Che Guevarra was captured and executed 48 years ago.
As Humberto Fontova wrote, Che’s revolution had been floundering down in Bolivia. He was a beaten man by the time that they caught up with him:
Had Ernesto Guevara not linked up with Raul and Fidel Castro in Mexico city that fateful summer of 1955 – had he not linked up with a Cuban exile named Nico Lopez in Guatemala the year before who later introduced him to Raul and Fidel Castro in Mexico city – everything points to Ernesto continuing his life of a traveling hobo, panhandling, mooching off women, staying in flophouses and scribbling unreadable poetry.

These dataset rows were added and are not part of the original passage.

==> src/rtl/fpmm_classify.sv <==
module fpmm_classify
    import fpmm_pkg::*;
#(
    parameter int FP_W  = 32,
    parameter int EXP_W = 8
) (
    input  logic [FP_W-1:0] x,
    output fpcls_t          cls
);
    localparam int FRAC_W = FP_W - 1 - EXP_W;
    localparam int QBIT   = FRAC_W - 1;

    logic [EXP_W-1:0]  exp_f;
    logic [FRAC_W-1:0] frac_f;

    always_comb begin
        exp_f    = x[FP_W-2 -: EXP_W];
        frac_f   = x[FRAC_W-1:0];
        cls.nan  = (&exp_f) && (|frac_f);
        cls.snan = (&exp_f) && (|frac_f) && !frac_f[QBIT];
        cls.zero = (exp_f == '0) && (frac_f == '0);
        cls.neg  = x[FP_W-1];
    end
endmodule

==> src/rtl/fpmm_numeric.sv <==
module fpmm_numeric #(
    parameter int FP_W = 32
) (
    input  logic [FP_W-1:0] a,
    input  logic [FP_W-1:0] b,
    input  logic            use_mag,
    input  logic            want_max,
    output logic            take_b
);
    // Map a non-NaN value to an unsigned key that orders like the number.
    function automatic logic [FP_W-1:0] order_key(input logic [FP_W-1:0] v);
        return v[FP_W-1] ? ~v : (v | {1'b1, {(FP_W-1){1'b0}}});
    endfunction

    logic [FP_W-2:0] mag_a, mag_b;
    logic            a_lt_b, b_lt_a, mag_tie;

    always_comb begin
        mag_a   = a[FP_W-2:0];
        mag_b   = b[FP_W-2:0];
        mag_tie = (mag_a == mag_b);
        if (use_mag && !mag_tie) begin
            a_lt_b = mag_a < mag_b;
            b_lt_a = mag_b < mag_a;
        end else begin
            a_lt_b = order_key(a) < order_key(b);
            b_lt_a = order_key(b) < order_key(a);
        end
        take_b = want_max ? a_lt_b : b_lt_a;
    end

    always_comb begin
        assert (!(a_lt_b && b_lt_a)) else $error("assert_order_consistent_R10");
    end
endmodule

==> src/rtl/fpmm_policy.sv <==
module fpmm_policy
    import fpmm_pkg::*;
(
    input  fpcls_t ca,
    input  fpcls_t cb,
    input  sem_e   sem,
    input  logic   want_max,
    output pick_e  pick,
    output logic   inv
);
    logic any_nan, any_snan, two_zero;

    always_comb begin
        any_nan  = ca.nan || cb.nan;
        any_snan = ca.snan || cb.snan;
        two_zero = ca.zero && cb.zero;
        inv      = any_snan;
        pick     = PICK_NUM;
        if (sem == SEM_IEEE) begin
            if (any_snan)             pick = ca.nan ? PICK_QA : PICK_QB;
            else if (ca.nan && cb.nan) pick = PICK_QA;
            else if (ca.nan)          pick = PICK_B;
            else if (cb.nan)          pick = PICK_A;
        end else if (any_nan) begin
            unique case (sem)
                SEM_JAVA: begin
                    if (ca.snan)      pick = PICK_QA;
                    else if (cb.snan) pick = PICK_QB;
                    else              pick = ca.nan ? PICK_A : PICK_B;
                end
                SEM_FORT: pick = cb.nan ? PICK_A : PICK_B;
                SEM_CMAC: begin pick = PICK_B; inv = 1'b1; end
                default:  begin pick = PICK_A; inv = 1'b1; end
            endcase
        end else if (two_zero) begin
            unique case (sem)
                SEM_JAVA, SEM_FORT: begin
                    if (want_max) pick = ca.neg ? PICK_B : PICK_A;
                    else          pick = ca.neg ? PICK_A : PICK_B;
                end
                SEM_CMAC: pick = PICK_B;
                default:  pick = PICK_A;
            endcase
        end
    end

    always_comb begin
        if (any_snan) assert (inv) else $error("assert_snan_flag_R4");
    end
endmodule

==> src/rtl/fp_minmax_sel.sv <==
module fp_minmax_sel
    import fpmm_pkg::*;
#(
    parameter int FP_W  = 32,
    parameter int EXP_W = 8
) (
    input  logic            clk,
    input  logic            rst_n,
    input  logic            in_valid,
    input  logic [FP_W-1:0] op_a,
    input  logic [FP_W-1:0] op_b,
    input  logic            sel_max,
    input  logic [3:0]      mode,
    output logic            out_valid,
    output logic [FP_W-1:0] result,
    output logic            invalid
);
    localparam int FRAC_W = FP_W - 1 - EXP_W;
    localparam logic [FP_W-1:0] QMASK    = {{(FP_W-FRAC_W){1'b0}}, 1'b1, {(FRAC_W-1){1'b0}}};
    localparam logic [FP_W-1:0] SIGN_CLR = {1'b0, {(FP_W-1){1'b1}}};

    typedef struct packed {
        logic            vld;
        logic [FP_W-1:0] res;
        logic            inv;
    } out_st_t;

    out_st_t         st_d, st_q;
    sem_e            sem;
    logic            abs_on, use_mag, take_b, pol_inv;
    logic [FP_W-1:0] eff [2];
    fpcls_t          cls [2];
    pick_e           pick;

    always_comb begin
        unique case (mode[2:0])
            3'd1:    sem = SEM_JAVA;
            3'd2:    sem = SEM_CMAC;
            3'd3:    sem = SEM_CPP;
            3'd4:    sem = SEM_FORT;
            default: sem = SEM_IEEE;
        endcase
        abs_on  = mode[3];
        use_mag = abs_on && (sem == SEM_IEEE);
        eff[0]  = (abs_on && sem != SEM_IEEE) ? (op_a & SIGN_CLR) : op_a;
        eff[1]  = (abs_on && sem != SEM_IEEE) ? (op_b & SIGN_CLR) : op_b;
    end

    for (genvar g = 0; g < 2; g++) begin : g_cls
        fpmm_classify #(.FP_W(FP_W), .EXP_W(EXP_W)) u_cls (
            .x   (eff[g]),
            .cls (cls[g])
        );
    end

    fpmm_numeric #(.FP_W(FP_W)) u_num (
        .a        (eff[0]),
        .b        (eff[1]),
        .use_mag  (use_mag),
        .want_max (sel_max),
        .take_b   (take_b)
    );

    fpmm_policy u_pol (
        .ca       (cls[0]),
        .cb       (cls[1]),
        .sem      (sem),
        .want_max (sel_max),
        .pick     (pick),
        .inv      (pol_inv)
    );

    always_comb begin
        st_d     = st_q;
        st_d.vld = in_valid;
        if (in_valid) begin
            st_d.inv = pol_inv;
            unique case (pick)
                PICK_A:  st_d.res = eff[0];
                PICK_B:  st_d.res = eff[1];
                PICK_QA: st_d.res = eff[0] | QMASK;
                PICK_QB: st_d.res = eff[1] | QMASK;
                default: st_d.res = take_b ? eff[1] : eff[0];
            endcase
        end
    end

    always_ff @(posedge clk) begin
        if (!rst_n) st_q <= '0;
        else        st_q <= st_d;
    end

    assign out_valid = st_q.vld;
    assign result    = st_q.res;
    assign invalid   = st_q.inv;

    assert_latency_R11: assert property (@(posedge clk) disable iff (!rst_n)
        in_valid |=> out_valid);
    assert_idle_hold_R11: assert property (@(posedge clk) disable iff (!rst_n)
        !in_valid |=> (!out_valid && $stable(result) && $stable(invalid)));
    assert_snan_invalid_R4: assert property (@(posedge clk) disable iff (!rst_n)
        (in_valid && (cls[0].snan || cls[1].snan)) |=> invalid);
    assert_cmac_nan_R7: assert property (@(posedge clk) disable iff (!rst_n)
        (in_valid && sem == SEM_CMAC && (cls[0].nan || cls[1].nan))
        |=> (invalid && result == $past(eff[1])));
    assert_cpp_zero_R9: assert property (@(posedge clk) disable iff (!rst_n)
        (in_valid && sem == SEM_CPP && cls[0].zero && cls[1].zero)
        |=> (result == $past(eff[0])));
    assert_abs_sign_R2: assert property (@(posedge clk) disable iff (!rst_n)
        (in_valid && mode[3] && sem != SEM_IEEE) |=> !result[FP_W-1]);
    assert_no_nan_quiet_R10: assert property (@(posedge clk) disable iff (!rst_n)
        (in_valid && !cls[0].nan && !cls[1].nan) |=> !invalid);
endmodule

Although a fixture on modern college campuses, Che was no hero. It is thus fitting that when death came for him, on Oct. 8 1967, Che went not with a bang but with a whimper. “Don’t shoot!” I’m Che! I’m worth more to you alive than dead!” he pleaded when approached by two Bolivian soldiers, dropping the fully loaded weapons he had not hesitated to discharge against unarmed victims. To the very end, Che Guevara remained a coward.
We will never know for sure why Che ended up in Bolivia. Maybe someday Fidel and Raul Castro will clear it up in a memoir.